### DATA
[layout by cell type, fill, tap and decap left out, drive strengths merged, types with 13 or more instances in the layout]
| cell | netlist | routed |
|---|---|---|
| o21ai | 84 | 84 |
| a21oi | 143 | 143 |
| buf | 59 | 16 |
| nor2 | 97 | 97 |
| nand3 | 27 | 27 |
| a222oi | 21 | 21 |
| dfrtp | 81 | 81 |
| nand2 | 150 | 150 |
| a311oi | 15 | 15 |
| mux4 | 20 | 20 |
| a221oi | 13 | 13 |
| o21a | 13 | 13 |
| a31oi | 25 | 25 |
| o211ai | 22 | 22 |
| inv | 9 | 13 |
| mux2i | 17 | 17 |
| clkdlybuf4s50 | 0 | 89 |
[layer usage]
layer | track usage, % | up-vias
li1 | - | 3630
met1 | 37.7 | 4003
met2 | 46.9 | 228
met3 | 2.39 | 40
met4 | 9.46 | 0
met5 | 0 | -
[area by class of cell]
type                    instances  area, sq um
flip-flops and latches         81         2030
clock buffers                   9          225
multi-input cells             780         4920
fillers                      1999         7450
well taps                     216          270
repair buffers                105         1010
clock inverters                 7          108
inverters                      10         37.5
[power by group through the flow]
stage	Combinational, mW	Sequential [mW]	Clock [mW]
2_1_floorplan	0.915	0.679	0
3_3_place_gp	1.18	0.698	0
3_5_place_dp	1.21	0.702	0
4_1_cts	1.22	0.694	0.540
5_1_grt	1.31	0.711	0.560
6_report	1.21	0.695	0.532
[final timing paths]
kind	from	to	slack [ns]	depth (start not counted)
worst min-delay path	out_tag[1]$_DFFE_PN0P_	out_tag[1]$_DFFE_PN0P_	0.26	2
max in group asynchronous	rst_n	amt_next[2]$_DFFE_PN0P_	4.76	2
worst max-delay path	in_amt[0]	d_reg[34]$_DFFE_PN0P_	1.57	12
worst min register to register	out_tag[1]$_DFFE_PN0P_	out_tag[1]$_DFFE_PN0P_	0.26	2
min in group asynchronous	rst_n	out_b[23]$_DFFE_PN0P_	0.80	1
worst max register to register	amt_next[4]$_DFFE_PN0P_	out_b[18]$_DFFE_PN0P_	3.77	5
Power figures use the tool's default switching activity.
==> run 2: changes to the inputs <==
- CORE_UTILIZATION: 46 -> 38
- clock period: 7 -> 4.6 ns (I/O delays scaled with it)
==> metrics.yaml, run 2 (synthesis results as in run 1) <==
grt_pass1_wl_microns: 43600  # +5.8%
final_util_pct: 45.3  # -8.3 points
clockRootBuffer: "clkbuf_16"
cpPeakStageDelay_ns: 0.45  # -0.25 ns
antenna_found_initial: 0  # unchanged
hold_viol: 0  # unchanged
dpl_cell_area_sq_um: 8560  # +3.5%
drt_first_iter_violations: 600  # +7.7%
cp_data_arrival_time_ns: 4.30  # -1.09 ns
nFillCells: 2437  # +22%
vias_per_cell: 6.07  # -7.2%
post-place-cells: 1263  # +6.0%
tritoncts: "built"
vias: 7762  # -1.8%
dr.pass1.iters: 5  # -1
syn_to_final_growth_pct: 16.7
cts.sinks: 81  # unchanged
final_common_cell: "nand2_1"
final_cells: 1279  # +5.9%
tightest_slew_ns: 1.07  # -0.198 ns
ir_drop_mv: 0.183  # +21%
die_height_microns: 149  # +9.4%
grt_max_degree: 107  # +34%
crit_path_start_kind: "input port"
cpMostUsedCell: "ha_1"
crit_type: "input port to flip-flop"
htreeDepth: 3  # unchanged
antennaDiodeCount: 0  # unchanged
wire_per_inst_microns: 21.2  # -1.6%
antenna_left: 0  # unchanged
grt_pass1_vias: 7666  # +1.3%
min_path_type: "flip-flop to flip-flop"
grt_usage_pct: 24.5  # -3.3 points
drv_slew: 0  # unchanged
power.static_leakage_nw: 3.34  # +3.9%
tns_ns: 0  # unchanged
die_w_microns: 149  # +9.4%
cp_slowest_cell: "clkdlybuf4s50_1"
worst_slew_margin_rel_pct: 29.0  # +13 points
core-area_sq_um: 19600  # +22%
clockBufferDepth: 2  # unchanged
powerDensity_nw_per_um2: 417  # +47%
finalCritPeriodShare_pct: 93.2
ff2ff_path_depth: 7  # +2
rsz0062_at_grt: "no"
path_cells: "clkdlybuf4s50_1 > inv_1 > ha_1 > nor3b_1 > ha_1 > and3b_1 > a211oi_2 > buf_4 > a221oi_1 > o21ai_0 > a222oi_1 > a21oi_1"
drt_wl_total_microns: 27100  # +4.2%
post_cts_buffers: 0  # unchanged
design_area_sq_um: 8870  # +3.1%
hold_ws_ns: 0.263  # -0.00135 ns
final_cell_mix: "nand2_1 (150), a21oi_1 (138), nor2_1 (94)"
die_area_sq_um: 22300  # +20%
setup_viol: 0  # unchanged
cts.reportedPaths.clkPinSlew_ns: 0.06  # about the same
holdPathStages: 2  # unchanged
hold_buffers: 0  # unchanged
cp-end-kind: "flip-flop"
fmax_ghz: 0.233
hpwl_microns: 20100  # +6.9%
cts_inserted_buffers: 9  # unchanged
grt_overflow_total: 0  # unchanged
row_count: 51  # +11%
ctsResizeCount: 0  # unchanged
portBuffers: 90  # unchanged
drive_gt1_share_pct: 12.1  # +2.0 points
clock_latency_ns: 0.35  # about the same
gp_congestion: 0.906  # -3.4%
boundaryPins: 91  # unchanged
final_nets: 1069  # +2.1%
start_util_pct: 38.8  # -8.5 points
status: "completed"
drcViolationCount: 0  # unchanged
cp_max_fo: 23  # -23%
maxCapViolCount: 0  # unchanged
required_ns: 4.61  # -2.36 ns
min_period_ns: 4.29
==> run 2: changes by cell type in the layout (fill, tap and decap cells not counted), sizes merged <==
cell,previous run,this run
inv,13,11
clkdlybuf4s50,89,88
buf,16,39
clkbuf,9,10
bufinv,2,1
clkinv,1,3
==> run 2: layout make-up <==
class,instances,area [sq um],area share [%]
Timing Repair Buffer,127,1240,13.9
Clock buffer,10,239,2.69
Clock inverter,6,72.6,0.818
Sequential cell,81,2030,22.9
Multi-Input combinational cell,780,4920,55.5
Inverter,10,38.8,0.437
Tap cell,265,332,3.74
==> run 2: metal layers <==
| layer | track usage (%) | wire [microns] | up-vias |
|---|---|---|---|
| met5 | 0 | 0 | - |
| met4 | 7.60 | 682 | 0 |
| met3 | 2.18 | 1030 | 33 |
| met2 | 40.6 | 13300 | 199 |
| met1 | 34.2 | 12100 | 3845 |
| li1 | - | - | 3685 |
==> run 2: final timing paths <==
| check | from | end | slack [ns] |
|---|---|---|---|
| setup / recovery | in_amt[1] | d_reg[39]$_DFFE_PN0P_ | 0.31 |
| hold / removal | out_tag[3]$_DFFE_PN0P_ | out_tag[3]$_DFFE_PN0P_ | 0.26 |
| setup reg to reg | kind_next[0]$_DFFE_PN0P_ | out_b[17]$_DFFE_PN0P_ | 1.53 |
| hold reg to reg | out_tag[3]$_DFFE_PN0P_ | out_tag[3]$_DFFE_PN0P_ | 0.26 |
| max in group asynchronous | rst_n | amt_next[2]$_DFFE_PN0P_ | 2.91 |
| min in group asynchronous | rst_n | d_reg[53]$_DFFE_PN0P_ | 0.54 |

### PROBLEM DESCRIPTION
The response should contain only a verbatim copy of the lines from the line with "cell,previous run,this run" to the final line of the records.

### TASK RESULT
cell,previous run,this run
inv,13,11
clkdlybuf4s50,89,88
buf,16,39
clkbuf,9,10
bufinv,2,1
clkinv,1,3
==> run 2: layout make-up <==
class,instances,area [sq um],area share [%]
Timing Repair Buffer,127,1240,13.9
Clock buffer,10,239,2.69
Clock inverter,6,72.6,0.818
Sequential cell,81,2030,22.9
Multi-Input combinational cell,780,4920,55.5
Inverter,10,38.8,0.437
Tap cell,265,332,3.74
==> run 2: metal layers <==
| layer | track usage (%) | wire [microns] | up-vias |
|---|---|---|---|
| met5 | 0 | 0 | - |
| met4 | 7.60 | 682 | 0 |
| met3 | 2.18 | 1030 | 33 |
| met2 | 40.6 | 13300 | 199 |
| met1 | 34.2 | 12100 | 3845 |
| li1 | - | - | 3685 |
==> run 2: final timing paths <==
| check | from | end | slack [ns] |
|---|---|---|---|
| setup / recovery | in_amt[1] | d_reg[39]$_DFFE_PN0P_ | 0.31 |
| hold / removal | out_tag[3]$_DFFE_PN0P_ | out_tag[3]$_DFFE_PN0P_ | 0.26 |
| setup reg to reg | kind_next[0]$_DFFE_PN0P_ | out_b[17]$_DFFE_PN0P_ | 1.53 |
| hold reg to reg | out_tag[3]$_DFFE_PN0P_ | out_tag[3]$_DFFE_PN0P_ | 0.26 |
| max in group asynchronous | rst_n | amt_next[2]$_DFFE_PN0P_ | 2.91 |
| min in group asynchronous | rst_n | d_reg[53]$_DFFE_PN0P_ | 0.54 |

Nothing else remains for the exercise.